Thus the urban landscapes of Chiara Smirne become symbols of memories of life, of existential awkwardness, mirrors of anxieties, full of apparent gratification but lacking sentiments and values, where a lost humanity is always present with appearances and absences.
The artist puts on a surreal show. The urban glances are like theatrical or cinematographic set designs, artificial architectures showing the emptiness and inconsistency of man-made fictions. In these places, the windows of the buildings take on an emblematic value, they are opening-closures, membranes between the private and public worlds.

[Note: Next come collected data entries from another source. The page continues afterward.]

`src/rtl/rtc_pkg.sv`:
```
package rtc_pkg;
  localparam int ADDR_W = 7;
  localparam int NSRC   = 2;

  localparam logic [ADDR_W-1:0] A_SETTIME_WR = 7'h00;
  localparam logic [ADDR_W-1:0] A_SETTIME_RD = 7'h04;
  localparam logic [ADDR_W-1:0] A_CAL_WR     = 7'h08;
  localparam logic [ADDR_W-1:0] A_CAL_RD     = 7'h0C;
  localparam logic [ADDR_W-1:0] A_SECONDS    = 7'h10;
  localparam logic [ADDR_W-1:0] A_TICK       = 7'h14;
  localparam logic [ADDR_W-1:0] A_ALARM      = 7'h18;
  localparam logic [ADDR_W-1:0] A_STATUS     = 7'h20;
  localparam logic [ADDR_W-1:0] A_MASK       = 7'h24;
  localparam logic [ADDR_W-1:0] A_UNMASK     = 7'h28;
  localparam logic [ADDR_W-1:0] A_REMASK     = 7'h2C;
  localparam logic [ADDR_W-1:0] A_CTRL       = 7'h40;

  localparam int SRC_SEC   = 0;
  localparam int SRC_ALARM = 1;
  localparam int OSC_BIT   = 24;
endpackage

```
`src/rtl/rtc_prescaler.sv`:
```
module rtc_prescaler #(
  parameter int TICK_W = 16,
  parameter int FRAC_W = 4
) (
  input  logic              clk,
  input  logic              rst,
  input  logic              run,
  input  logic [TICK_W-1:0] limit,
  input  logic [FRAC_W-1:0] frac,
  input  logic              frac_en,
  output logic [TICK_W-1:0] tick,
  output logic              sec_stb
);
  localparam int CW = TICK_W + 1;

  logic [CW-1:0]     cnt_q;
  logic [FRAC_W-1:0] win_q;
  logic              stretch;
  logic [CW-1:0]     wrap_at;

  assign stretch = frac_en && (win_q < frac);
  assign wrap_at = {1'b0, limit} + CW'(stretch);
  assign sec_stb = run && (cnt_q >= wrap_at);
  assign tick    = cnt_q[TICK_W-1:0];

  always_ff @(posedge clk) begin
    if (rst) begin
      cnt_q <= '0;
      win_q <= '0;
    end else if (run) begin
      if (sec_stb) begin
        cnt_q <= '0;
        win_q <= win_q + 1'b1;
      end else begin
        cnt_q <= cnt_q + 1'b1;
      end
    end
  end
endmodule

```
`src/rtl/rtc_seconds.sv`:
```
module rtc_seconds #(
  parameter int SEC_W = 32
) (
  input  logic             clk,
  input  logic             rst,
  input  logic             sec_stb,
  input  logic             load_wr,
  input  logic [SEC_W-1:0] load_val,
  input  logic [SEC_W-1:0] alarm_val,
  output logic [SEC_W-1:0] seconds,
  output logic [SEC_W-1:0] load_hold,
  output logic             load_pend,
  output logic             alarm_hit
);
  logic [SEC_W-1:0] sec_q, hold_q, sec_next;
  logic             pend_q;

  assign sec_next  = pend_q ? hold_q : sec_q + 1'b1;
  assign alarm_hit = sec_stb && (sec_next == alarm_val);
  assign seconds   = sec_q;
  assign load_hold = hold_q;
  assign load_pend = pend_q;

  always_ff @(posedge clk) begin
    if (rst) begin
      sec_q  <= '0;
      hold_q <= '0;
      pend_q <= 1'b0;
    end else begin
      if (sec_stb) begin
        sec_q  <= sec_next;
        pend_q <= 1'b0;
      end
      if (load_wr) begin
        hold_q <= load_val;
        pend_q <= 1'b1;
      end
    end
  end
endmodule

```
`src/rtl/rtc_irq_ctl.sv`:
```
module rtc_irq_ctl #(
  parameter int N = 2
) (
  input  logic         clk,
  input  logic         rst,
  input  logic [N-1:0] set,
  input  logic         clr_wr,
  input  logic         en_wr,
  input  logic         dis_wr,
  input  logic [N-1:0] wbits,
  output logic [N-1:0] status,
  output logic [N-1:0] mask,
  output logic [N-1:0] irq
);
  for (genvar i = 0; i < N; i++) begin : g_src
    logic st_q, mk_q;
    always_ff @(posedge clk) begin
      if (rst) begin
        st_q <= 1'b0;
        mk_q <= 1'b1;
      end else begin
        if (clr_wr && wbits[i]) st_q <= 1'b0;
        if (set[i])             st_q <= 1'b1;
        if (en_wr && wbits[i])  mk_q <= 1'b0;
        if (dis_wr && wbits[i]) mk_q <= 1'b1;
      end
    end
    assign status[i] = st_q;
    assign mask[i]   = mk_q;
    assign irq[i]    = st_q & ~mk_q;
  end
endmodule

```
`src/rtl/rtc_calib_top.sv`:
```
module rtc_calib_top
  import rtc_pkg::*;
#(
  parameter int          SEC_W   = 32,
  parameter int          TICK_W  = 16,
  parameter int          FRAC_W  = 4,
  parameter logic [31:0] CAL_RST = 32'h0019_8233
) (
  input  logic              clk,
  input  logic              rst,
  input  logic              bus_wr,
  input  logic              bus_rd,
  input  logic [ADDR_W-1:0] bus_addr,
  input  logic [31:0]       bus_wdata,
  output logic [31:0]       bus_rdata,
  output logic              irq_sec,
  output logic              irq_alarm
);
  localparam int CAL_W = TICK_W + FRAC_W + 1;

  logic [CAL_W-1:0]  cal_q;
  logic [SEC_W-1:0]  alarm_q;
  logic              osc_en_q;
  logic [31:0]       rdata_q;

  logic [TICK_W-1:0] tick_cnt;
  logic              sec_stb;
  logic [SEC_W-1:0]  seconds_q, hold_val;
  logic              load_pend, alarm_hit;
  logic [NSRC-1:0]   status_q, mask_q, irq_vec, src_set;

  logic wr_set, wr_cal, wr_alarm, wr_sts, wr_en, wr_dis, wr_ctrl;
  assign wr_set   = bus_wr && (bus_addr == A_SETTIME_WR);
  assign wr_cal   = bus_wr && (bus_addr == A_CAL_WR);
  assign wr_alarm = bus_wr && (bus_addr == A_ALARM);
  assign wr_sts   = bus_wr && (bus_addr == A_STATUS);
  assign wr_en    = bus_wr && (bus_addr == A_UNMASK);
  assign wr_dis   = bus_wr && (bus_addr == A_REMASK);
  assign wr_ctrl  = bus_wr && (bus_addr == A_CTRL);

  always_ff @(posedge clk) begin
    if (rst) begin
      cal_q    <= CAL_RST[CAL_W-1:0];
      alarm_q  <= '0;
      osc_en_q <= 1'b0;
    end else begin
      if (wr_cal)   cal_q    <= bus_wdata[CAL_W-1:0];
      if (wr_alarm) alarm_q  <= bus_wdata[SEC_W-1:0];
      if (wr_ctrl)  osc_en_q <= bus_wdata[OSC_BIT];
    end
  end

  rtc_prescaler #(.TICK_W(TICK_W), .FRAC_W(FRAC_W)) u_presc (
    .clk(clk), .rst(rst), .run(osc_en_q),
    .limit(cal_q[TICK_W-1:0]),
    .frac(cal_q[TICK_W +: FRAC_W]),
    .frac_en(cal_q[CAL_W-1]),
    .tick(tick_cnt), .sec_stb(sec_stb)
  );

  rtc_seconds #(.SEC_W(SEC_W)) u_secs (
    .clk(clk), .rst(rst), .sec_stb(sec_stb),
    .load_wr(wr_set), .load_val(bus_wdata[SEC_W-1:0]),
    .alarm_val(alarm_q), .seconds(seconds_q), .load_hold(hold_val),
    .load_pend(load_pend), .alarm_hit(alarm_hit)
  );

  always_comb begin
    src_set            = '0;
    src_set[SRC_SEC]   = sec_stb;
    src_set[SRC_ALARM] = alarm_hit;
  end

  rtc_irq_ctl #(.N(NSRC)) u_irq (
    .clk(clk), .rst(rst), .set(src_set),
    .clr_wr(wr_sts), .en_wr(wr_en), .dis_wr(wr_dis),
    .wbits(bus_wdata[NSRC-1:0]),
    .status(status_q), .mask(mask_q), .irq(irq_vec)
  );

  assign irq_sec   = irq_vec[SRC_SEC];
  assign irq_alarm = irq_vec[SRC_ALARM];

  always_ff @(posedge clk) begin
    if (rst) begin
      rdata_q <= '0;
    end else if (bus_rd) begin
      case (bus_addr)
        A_SETTIME_RD: rdata_q <= 32'(hold_val);
        A_CAL_RD:     rdata_q <= 32'(cal_q);
        A_SECONDS:    rdata_q <= 32'(seconds_q);
        A_TICK:       rdata_q <= 32'(tick_cnt);
        A_ALARM:      rdata_q <= 32'(alarm_q);
        A_STATUS:     rdata_q <= 32'(status_q);
        A_MASK:       rdata_q <= 32'(mask_q);
        A_CTRL:       rdata_q <= 32'(osc_en_q) << OSC_BIT;
        default:      rdata_q <= '0;
      endcase
    end
  end
  assign bus_rdata = rdata_q;
endmodule

```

Openings where, through the glass, we glimpse a light, the shadow of a body. Closures when bars, shades, darkness imprison those inside and do not let an external gaze enter. Confusion and anxiety where faces, often only excessively large parts of them, fill the entire expanse of a window. They are real faces and sometimes we can recognise them as characters from cinema or music, in the works more for great admiration than for being closely connected to the private sphere of the artist. For example in Vicolo K.C., details of Kurt Cobain and Courtney Love trapped in the window frames appear. It is hard to identify them, but what counts is the artist feels a deep connection of solidarity and comprehension towards them – despite the success, the fame, the riches – they were not able to give sense to their lives, to find happiness or at least serenity, they were not able to quiet their existential torment and to fill the abyssal emptiness of a psychological drama.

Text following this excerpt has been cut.